According to one theory, ultra-conservatives close to President Vladimir Putin are playing the "Navalny card" against acting Mayor Sergei Sobyanin to keep his popularity and political influence in check. This would prevent Sobyanin from later positioning himself as a possible successor to Putin. Remember that Putin won only 47 percent in Moscow in the 2012 presidential vote, and some members of the elite want Sobyanin to win in the first round with only a slim margin. Navalny's 15 percent or 20 percent of the vote can help with this task.
The second theory holds that Navalny has been allowed to run to give him a "public flogging." If he receives 10 percent — or even 20 percent — of the vote, the authorities can say, "Look how little support the so-called opposition leader and outspoken Putin critic enjoys even in his home territory of liberal Moscow." This scenario suggests that the authorities are orchestrating a subtle campaign that would indirectly give the advantage to Sobyanin. If the televised debates were held on large television stations during prime time, they would have given a boost to telegenic Navalny, particularly considering his oratory skills. This is precisely why the debates were shown on small, regional television stations and allotted a non-primetime slot. What's more, Sobyanin, who is no debater and who lacks the demeanor of a strong public politician, refused to participate in the debates.
Sobyanin's style also stands in direct contrast to Navalny's grassroots election campaign in which he has been meeting and speaking with voters at subway stations, shopping malls and apartment buildings, reaching beyond his core electorate of Internet users to gain support from retirees and other voters whose support largely determines the outcome of elections. And this tactic undermines the effectiveness of the authorities' plan to publicly discredit the opposition leader. Now, even if Navalny loses by a wide margin, he will have added support from new groups of voters to his electorate.
Navalny has transformed the Moscow mayoral race into more than just a referendum on the best ways to cope with the city's numerous problems. It has become a vote of confidence in the Kremlin and Putin.
The most interesting consequence of the current election campaign is the conclusive discrediting of the three "systemic opposition parties" — the Liberal Democratic Party, the Communist Party and Just Russia. Those parties might have played their designated role by attracting some of the protest vote in the last State Duma elections, but now they have clearly outlived their function. Throughout the past year, this pro-Kremlin "opposition" abandoned any semblance of independence by voting alongside United Russia in support of many high-profile and politically repressive bills. As undisguised marionettes of United Russia and the country's leadership in general, all three of these parties simply play act as a spoiler in elections now.
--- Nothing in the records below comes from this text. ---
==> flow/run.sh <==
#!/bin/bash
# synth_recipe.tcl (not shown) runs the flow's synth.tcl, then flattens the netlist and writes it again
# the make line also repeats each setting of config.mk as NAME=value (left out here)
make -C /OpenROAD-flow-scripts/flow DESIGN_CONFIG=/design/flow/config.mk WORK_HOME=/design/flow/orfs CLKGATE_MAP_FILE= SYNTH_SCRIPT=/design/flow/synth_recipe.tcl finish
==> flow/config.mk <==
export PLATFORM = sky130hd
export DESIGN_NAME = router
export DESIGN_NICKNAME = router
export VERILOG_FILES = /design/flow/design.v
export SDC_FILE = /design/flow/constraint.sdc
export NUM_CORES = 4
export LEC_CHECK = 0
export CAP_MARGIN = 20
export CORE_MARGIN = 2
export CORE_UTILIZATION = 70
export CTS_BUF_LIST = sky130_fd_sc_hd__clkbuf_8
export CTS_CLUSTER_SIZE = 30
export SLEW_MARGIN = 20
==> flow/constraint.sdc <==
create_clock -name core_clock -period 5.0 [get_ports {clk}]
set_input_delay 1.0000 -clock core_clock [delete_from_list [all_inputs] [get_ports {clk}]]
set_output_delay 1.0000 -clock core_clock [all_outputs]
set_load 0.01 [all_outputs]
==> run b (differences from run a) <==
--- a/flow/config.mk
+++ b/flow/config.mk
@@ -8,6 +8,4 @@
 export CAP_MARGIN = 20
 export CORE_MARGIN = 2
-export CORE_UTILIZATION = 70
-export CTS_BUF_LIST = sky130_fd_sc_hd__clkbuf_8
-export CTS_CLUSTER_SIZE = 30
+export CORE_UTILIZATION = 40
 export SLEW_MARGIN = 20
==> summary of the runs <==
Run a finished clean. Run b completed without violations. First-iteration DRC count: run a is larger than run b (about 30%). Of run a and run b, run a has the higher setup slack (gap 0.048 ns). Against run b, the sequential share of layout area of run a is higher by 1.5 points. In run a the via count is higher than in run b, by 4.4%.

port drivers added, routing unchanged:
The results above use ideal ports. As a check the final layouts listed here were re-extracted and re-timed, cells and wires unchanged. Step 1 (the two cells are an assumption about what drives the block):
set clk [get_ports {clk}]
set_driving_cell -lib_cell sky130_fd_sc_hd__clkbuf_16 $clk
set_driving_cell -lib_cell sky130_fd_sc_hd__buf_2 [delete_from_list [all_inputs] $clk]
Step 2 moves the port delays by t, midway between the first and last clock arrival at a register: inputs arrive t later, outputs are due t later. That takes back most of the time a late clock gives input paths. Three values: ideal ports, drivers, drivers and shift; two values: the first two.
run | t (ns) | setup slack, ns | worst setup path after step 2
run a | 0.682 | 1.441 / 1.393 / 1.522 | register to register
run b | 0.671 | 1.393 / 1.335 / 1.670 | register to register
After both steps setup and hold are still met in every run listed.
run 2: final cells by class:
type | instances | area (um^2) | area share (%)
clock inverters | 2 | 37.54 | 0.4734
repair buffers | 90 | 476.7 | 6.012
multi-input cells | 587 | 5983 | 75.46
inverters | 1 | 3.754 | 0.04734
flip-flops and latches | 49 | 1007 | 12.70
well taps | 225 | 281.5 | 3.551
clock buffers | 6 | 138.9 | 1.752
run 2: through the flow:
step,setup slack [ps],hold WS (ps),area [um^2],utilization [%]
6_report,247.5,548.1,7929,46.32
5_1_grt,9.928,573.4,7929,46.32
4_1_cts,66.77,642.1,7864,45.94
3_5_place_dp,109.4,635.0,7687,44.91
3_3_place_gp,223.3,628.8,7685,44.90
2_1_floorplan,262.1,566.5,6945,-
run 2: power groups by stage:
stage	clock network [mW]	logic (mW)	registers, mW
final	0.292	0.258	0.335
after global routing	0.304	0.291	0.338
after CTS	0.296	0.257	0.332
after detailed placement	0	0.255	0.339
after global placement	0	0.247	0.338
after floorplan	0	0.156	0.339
This design comes from an exercise in tuning for small area, a short achievable clock period and few clock cycles on the open sky130 flow, not from production work. Where RTL was checked, it was by simulation tests only, not by an equivalence proof against the original.

==> build 97 <==
==> flow/design.v (excerpt) <==
module LearningMachine(input clk,rst, start, input [6:0] x1Data,x2Data, input [1:0] tData, output[1:0] signYin, output[13:0] w1,w2,b,Yin,output ReadEn, Ready);
==> flow/config.mk <==
export PLATFORM = sky130hd
export DESIGN_NAME = LearningMachine
export DESIGN_NICKNAME = LearningMachine
export VERILOG_FILES = /design/flow/design.v
export SDC_FILE = /design/flow/constraint.sdc
export NUM_CORES = 4
export LEC_CHECK = 0
export ABC_CLOCK_PERIOD_IN_PS = 5000
export CAP_MARGIN = 20
export CORE_MARGIN = 2
export CORE_UTILIZATION = 40
export SETUP_SLACK_MARGIN = 5
export SLEW_MARGIN = 20
export SYNTH_HIERARCHICAL = 1
export SYNTH_MINIMUM_KEEP_SIZE = 0
==> flow/constraint.sdc <==
create_clock -name core_clock -period 12.0 [get_ports {clk}]
set_input_delay 2.4000 -clock core_clock [delete_from_list [all_inputs] [get_ports {clk}]]
set_output_delay 2.4000 -clock core_clock [all_outputs]
set_load 0.01 [all_outputs]
standard.sh (not shown) runs the stock make flow with config.mk's settings and CLKGATE_MAP_FILE= SYNTH_SCRIPT=/design/flow/synth_recipe.tcl, a recipe that flattens the netlist after the stock synthesis.
==> flow/flow/run.sh <==
#!/bin/bash
set -euo pipefail
bash standard.sh SETUP_SLACK_MARGIN=8 'BUFFER_PORTS_ARGS=-buffer_cell sky130_fd_sc_hd__buf_1' finish > standard_make.log 2>&1
==> build 74: changes against build 97 <==
--- a/flow/design.v
+++ b/flow/design.v
@@ -307,13 +307,13 @@
 module LearningMachine(input clk,rst, start, input [6:0] x1Data,x2Data, input [1:0] tData, output[1:0] signYin, output[13:0] w1,w2,b,Yin,output ReadEn, Ready);
   reg busy, rdEn, valid;
   reg xlast, flag;
   reg [7:0] cnt;      
   reg [6:0] x1, x2;
+  reg [3:0] o1, o2;      
+  reg [2:0] tw1, tw2;    
   reg t;
-  wire [3:0] o1, o2;      
-  wire [2:0] tw1, tw2;    
   reg [11:0] u1, u2;
   reg [7:0] v;
   reg [13:0] yReg;
   wire [13:0] ya, yb;
   wire [11:0] u1n, u2n;
@@ -929,17 +929,27 @@
   wire mis = yzero | yt[13];
   wire upd = valid & mis;
   wire clr = ~busy & start;
   wire [7:0] vn = v + {{6{t}}, ~t, 1'b1};    
   wire last = (cnt == 8'd14);
-  wire [6:0] bd1, bd2;
-  LM_bdec dec1(x1, bd1);
-  LM_bdec dec2(x2, bd2);
-  assign o1 = bd1[3:0]; assign tw1 = bd1[6:4];
-  assign o2 = bd2[3:0]; assign tw2 = bd2[6:4];
+  function [6:0] booth(input [6:0] x);
+    reg [8:0] e;
+    integer i;
+    begin
+      e = {x[6], x, 1'b0};
+      for (i = 0; i < 4; i = i + 1)
+        booth[i] = e[2*i+1] ^ e[2*i];
+      for (i = 0; i < 3; i = i + 1)
+        booth[4+i] = (e[2*i+2] & ~e[2*i+1] & ~e[2*i]) | (~e[2*i+2] & e[2*i+1] & e[2*i]);
+    end
+  endfunction
+  wire [6:0] bd1 = booth(x1Data);
+  wire [6:0] bd2 = booth(x2Data);
   always @(posedge clk) begin
     x1 <= x1Data; x2 <= x2Data; t <= tData[1];
+    o1 <= bd1[3:0]; tw1 <= bd1[6:4];
+    o2 <= bd2[3:0]; tw2 <= bd2[6:4];
   end
   always @(posedge clk) begin
     if (!busy) begin
       xlast <= 1'b0; flag <= 1'b0; cnt <= 8'd1;
     end else begin
@@ -981,24 +991,10 @@
   assign Yin = yReg;
   assign signYin = {yReg[13], 1'b1};
   assign ReadEn = rdEn;
   assign Ready = ~busy;
 endmodule
-module LM_bdec(input [6:0] x, output [6:0] d);
-  function [6:0] booth(input [6:0] x);
-    reg [8:0] e;
-    integer i;
-    begin
-      e = {x[6], x, 1'b0};
-      for (i = 0; i < 4; i = i + 1)
-        booth[i] = e[2*i+1] ^ e[2*i];
-      for (i = 0; i < 3; i = i + 1)
-        booth[4+i] = (e[2*i+2] & ~e[2*i+1] & ~e[2*i]) | (~e[2*i+2] & e[2*i+1] & e[2*i]);
-    end
-  endfunction
-  assign d = booth(x);
-endmodule
 module LM_fa(input a, b, c, output s, co);
   assign s = a ^ b ^ c;
   assign co = (a & b) | (a & c) | (b & c);
 endmodule
 module LM_ha(input a, b, output s, co);
==> flow/flow/run.sh (replaced) <==
#!/bin/bash
set -euo pipefail
bash standard.sh SETUP_SLACK_MARGIN=8.5 'BUFFER_PORTS_ARGS=-buffer_cell sky130_fd_sc_hd__buf_1' finish > standard_make.log 2>&1
==> comparison table <==
quantity                                                               build 97                 build 74
Run status                                     no timing/DRC/antenna violations  no timing/DRC/antenna violations
WL met2                                                               12,100 µm                11,100 µm
Synth warnings                                                                9                        8
DRC marker count from the first detailed-route iteration                    416                      396
Multi-input gates                                                           708                      707
Path depth of the worst reg2reg path                                         23                       18
Number of cell rows                                                          53                       54
Final clock skew                                                        9.92 ps                  12.0 ps
Synthesis-stage register bit count                                           74                       86
Startpoint of the worst setup timing path                         x2[5]$_DFF_P_          u1[9]$_DFF_PP0_
Routed vias/inst                                                           5.31                     5.27
Most frequent cell on the critical path                   sky130_fd_sc_hd__fa_2  sky130_fd_sc_hd__a21o_1
Post-synthesis mux area share                                             1.09%                   0.936%
Area of the mapped netlist                                          0.00865 mm²              0.00883 mm²
CP max FO                                                                     7                        6
Worst Setup Slack, final                                                6650 ps                  7050 ps
Compound-cell area share of the yosys netlist                             15.1%                    14.8%
Slew Limit Headroom                                                       50.7%                    53.9%
Sequential fraction of total cell area                                    15.9%                    18.6%
Part of the Yosys area used for sequential elements                       20.0%                    22.3%
Testbench counts of build 74, summed over its fixed seeds: cycles 145,544.
For build 97, only the layout was checked, not whether the RTL still works.
This is an optimization exercise on Yosys and OpenROAD, whose aim is small area and a short achievable clock period, not a production implementation.
Function was not checked in any run shown here: the RTL went through the layout flow alone.
Power is estimated from default activity; no workload was simulated.

## config.mk

```make
export PLATFORM = sky130hd
export DESIGN_NAME = ArithmaticUnit
export DESIGN_NICKNAME = ArithmaticUnit
export VERILOG_FILES = /design/flow/design.v
export SDC_FILE = /design/flow/constraint.sdc
export NUM_CORES = 4
export LEC_CHECK = 0
export ABC_AREA = 0
export CAP_MARGIN = 20
export CORE_MARGIN = 2
export CORE_UTILIZATION = 60
export SETUP_SLACK_MARGIN = 2.5
export SLEW_MARGIN = 20
export SYNTH_HIERARCHICAL = 1
export SYNTH_MINIMUM_KEEP_SIZE = 0
```

## constraint.sdc

```tcl
create_clock -name core_clock -period 8.0 [get_ports {clock_i}]
set_input_delay 1.6000 -clock core_clock [delete_from_list [all_inputs] [get_ports {clock_i}]]
set_output_delay 1.6000 -clock core_clock [all_outputs]
set_load 0.01 [all_outputs]
```
This is an optimization exercise on Yosys and OpenROAD, whose aim is small area and a short achievable clock period, not a production implementation. RTL that was checked went through simulation tests only; none was proved equivalent to the original. Power and IR drop assume default switching activity.

==> module fifo, before the edit <==
module fifo
#(
parameter DATA_WIDTH = 8,
parameter ADDR_WIDTH = 6
)(
input                          rst_n,
input                          clk,
input                          push,
input                          pop,
input      [DATA_WIDTH -1 : 0] data_in,
output reg [DATA_WIDTH -1 : 0] data_out,
output reg                     empty,
output                         full,
output     [DATA_WIDTH -1 : 0] fifo_counter
);
reg [ADDR_WIDTH : 0]    cnt;
reg [7:0]               sel_lo;		 
reg [7:0]               sel_hi;		 
reg [DATA_WIDTH -1 : 0] buf_mem[63:0];
assign full         = cnt[ADDR_WIDTH];
assign fifo_counter = {1'b0, cnt};
wire do_push = push & ~cnt[ADDR_WIDTH];
wire do_pop  = pop & ~empty;
wire inc     = do_push & ~do_pop;
wire dec     = do_pop & ~do_push;
always @(posedge clk or posedge rst_n)
	if (rst_n) begin
		cnt    <= 0;
		empty  <= 1'b1;
		sel_lo <= 8'd1;
		sel_hi <= 8'd1;
	end else begin
		if (inc) begin
			cnt    <= cnt + 1'b1;
			sel_lo <= {sel_lo[6:0], sel_lo[7]};
			if (sel_lo[7]) sel_hi <= {sel_hi[6:0], sel_hi[7]};
		end else if (dec) begin
			cnt    <= cnt - 1'b1;
			sel_lo <= {sel_lo[0], sel_lo[7:1]};
			if (sel_lo[0]) sel_hi <= {sel_hi[0], sel_hi[7:1]};
		end
		empty <= (empty & ~push) | ((cnt == 1) & pop & ~push);
	end
reg [DATA_WIDTH -1 : 0] grp[7:0];
reg [DATA_WIDTH -1 : 0] rd;
integer a, b;
always @* begin
	for (a = 0; a < 8; a = a + 1) begin
		grp[a] = 0;
		for (b = 0; b < 8; b = b + 1)
			grp[a] = grp[a] | ({DATA_WIDTH{sel_lo[b]}} & buf_mem[(8*a + b + 63) % 64]);
	end
	rd = 0;
	for (a = 0; a < 8; a = a + 1)
		rd = rd | ({DATA_WIDTH{sel_hi[a]}} & grp[a]);
end
always @(posedge clk or posedge rst_n)
	if (rst_n)
		data_out <= 0;
	else if (do_pop)
		data_out <= rd;
integer i;
always @(posedge clk)
	if (do_push) begin
		buf_mem[0] <= data_in;
		for (i = 1; i < 64; i = i + 1)
			buf_mem[i] <= buf_mem[i-1];
	end
endmodule
Settings: LEC_CHECK=0, CAP_MARGIN=20, CORE_MARGIN=2, CORE_UTILIZATION=65, CTS_BUF_LIST=sky130_fd_sc_hd__clkbuf_4 sky130_fd_sc_hd__clkbuf_8, CTS_CLUSTER_DIAMETER=60, CTS_CLUSTER_SIZE=15, PLACE_DENSITY=0.75, SETUP_SLACK_MARGIN=0.9, SLEW_MARGIN=20; clock period 2.8 ns.
standard.sh (not shown) runs the stock make flow with config.mk's settings and CLKGATE_MAP_FILE= SYNTH_SCRIPT=/design/flow/synth_recipe.tcl, a recipe that flattens the netlist after the stock synthesis.
==> flow/flow/run.sh <==
#!/bin/bash
# Standard ORFS layout with fast port buffers (buf_4) instead of the
# default choice, and a clock tree without dummy loads.
set -euo pipefail
bash standard.sh "BUFFER_PORTS_ARGS=-buffer_cell sky130_fd_sc_hd__buf_4" \
  "CTS_ARGS=-sink_clustering_enable -repair_clock_nets -sink_clustering_size 20 -sink_clustering_max_diameter 50 -buf_list {sky130_fd_sc_hd__clkbuf_4 sky130_fd_sc_hd__clkbuf_8} -dont_use_dummy_load" \
  finish > standard.log 2>&1
The first run completed without violations.
From an optimization exercise on the open Yosys and OpenROAD flow, aimed at small area and few clock cycles per item; shortcuts taken in it are not production practice.
RTL that was checked went through simulation tests only; none was proved equivalent to the original.
No driver is modelled on the clock port, so clock power and skew are understated where the tree is cut down; a real chip needs a root buffer or a tree.
No activity file was given, so power comes from the tool's default toggle rates.

Setup of AL:
==> flow/design.v <==
module sdram #(parameter FREQ = 50000000) (
  input  logic clk,
  input  logic reset,
  input  logic        read,
  input  logic        write,
  input  logic [1:0]  wr_strb,
  input  logic [25:0] addr,   
  output logic        cmd_ready,
  input  logic [15:0] data_write,
  output logic [15:0] data_read,
  output logic        data_read_val,
  output logic        sdram_cs,         
  output logic [1:0]  sdram_bank,       
  output logic [12:0] sdram_addr,       
  output logic        sdram_ras,        
  output logic        sdram_cas,        
  output logic        sdram_we,         
  input  logic [15:0] sdram_data_in,    
  output logic [15:0] sdram_data_out,   
  output logic        sdram_drive_data  
);
  localparam [2:0] CMD_NOP     = 3'b111;
  localparam [2:0] CMD_ACTIVE  = 3'b011;
  localparam [2:0] CMD_READ    = 3'b101;
  localparam [2:0] CMD_WRITE   = 3'b100;
  localparam [2:0] CMD_PRECHG  = 3'b010;
  localparam [2:0] CMD_AUTOREF = 3'b001;
  localparam [2:0] CMD_MRS     = 3'b000;
  localparam [12:0] MODE = 13'h0223;
  logic        h_chip;
  logic [1:0]  h_bank;
  logic [12:0] h_row;
  logic [9:0]  h_col;
  assign {h_chip, h_bank, h_row, h_col} = addr;
  localparam [8:0] A_TAPS  = 9'b100100011;
  localparam [8:0] A_RESET = 9'd133;
  localparam [8:0] A_START = 9'd207;
  localparam [4:0] B_TAPS  = 5'b10010;
  localparam [4:0] B_RESET = 5'd15;
  localparam [4:0] B_INIT  = 5'd1;
  logic [8:0]  tmr_a;
  logic        win;
  logic        init_done;
  logic        ob_v;
  logic [2:0]  ob_bank;     
  logic [12:0] ob_row;
  logic        act_last;    
  logic        pre_same;    
  logic [1:0]  rd_sh;       
  logic win_start, win_end, seq_cmd;
  assign win_start = (tmr_a == A_START) & (init_done | (ob_row[4:0] == B_INIT));
  assign win_end = tmr_a[0] & tmr_a[3];
  assign seq_cmd = win & tmr_a[6];
  logic req, bank_eq, hit, do_rd, do_wr, do_pre, do_act, ok;
  assign req = read | write;
  assign ok = init_done & ~win;
  assign bank_eq = (ob_bank == {h_chip, h_bank});
  assign hit = ob_v & bank_eq & (ob_row == h_row);
  assign do_rd  = ok & hit & read & ~act_last;
  assign do_wr  = ok & hit & write & ~act_last & (rd_sh == 2'b00);
  assign do_pre = ok & ob_v & ~(req & hit);
  assign do_act = ok & req & ~ob_v & ~pre_same;
  assign cmd_ready = do_rd | do_wr;
  logic [2:0] cmd;
  assign {sdram_ras, sdram_cas, sdram_we} = cmd;
  always_comb begin
    cmd = CMD_NOP;
    if (seq_cmd)
      cmd = tmr_a[4] ? CMD_PRECHG : init_done ? CMD_AUTOREF : CMD_MRS;
    else if (do_pre)
      cmd = CMD_PRECHG;
    else if (do_act)
      cmd = CMD_ACTIVE;
    else if (do_rd)
      cmd = CMD_READ;
    else if (do_wr)
      cmd = CMD_WRITE;
    if (win) begin
      sdram_cs = ~tmr_a[0];
      sdram_bank = 2'b00;
      sdram_addr = {2'b00, tmr_a[4], MODE[9:0]};    
    end else if (ob_v) begin
      {sdram_cs, sdram_bank} = ob_bank;
      sdram_addr = {wr_strb & {2{write}}, 1'b0, h_col};
    end else begin
      {sdram_cs, sdram_bank} = {h_chip, h_bank};
      sdram_addr = h_row;
    end
  end
  assign sdram_drive_data = do_wr;
  assign sdram_data_out = data_write;
  assign data_read = sdram_data_in;
  assign data_read_val = rd_sh[1];
  always_ff @(posedge clk) begin
    if (reset) begin
      tmr_a <= A_RESET;
      win <= 1'b0;
      init_done <= 1'b0;
      ob_v <= 1'b0;
      rd_sh <= 2'b00;
    end else begin
      rd_sh <= {rd_sh[0], do_rd};
      tmr_a <= {tmr_a[7:0], ^(tmr_a & A_TAPS)};
      if (win_start)
        win <= 1'b1;
      else if (win_end)
        win <= 1'b0;
      if (win & win_end)
        init_done <= 1'b1;
      if (seq_cmd || do_pre)
        ob_v <= 1'b0;
      else if (do_act)
        ob_v <= 1'b1;
    end
    act_last <= do_act;
    pre_same <= do_pre & (bank_eq | ~req);
    ob_bank <= {h_chip, h_bank};
    ob_row[12:5] <= h_row[12:5];
    if (reset)
      ob_row[4:0] <= B_RESET;
    else if (!init_done)
      ob_row[4:0] <= {ob_row[3:0], ^(ob_row[4:0] & B_TAPS)};
    else
      ob_row[4:0] <= h_row[4:0];
  end
endmodule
Just Russia has gone through the greatest evolution in this regard. Only a year ago, several party members, such as Dmitry Gudkov and Ilya Ponomaryov, were vocal critics of the Putin regime and even spoke out at the mass street protests. Just Russia held many grievances against the regime and was considered the main "systemic" opponent to United Russia. But today, Just Russia candidate Nikolai Levichev, who himself has a popularity rating not much above zero, stood alongside police when they broke into the campaign headquarters of Navalny activists.
Now that those "opposition" parties have been fully discredited, it is possible to predict that Russian politics will undergo another transformation, evolving toward a more effective two-party system in either the near future or by the next Duma elections at the latest.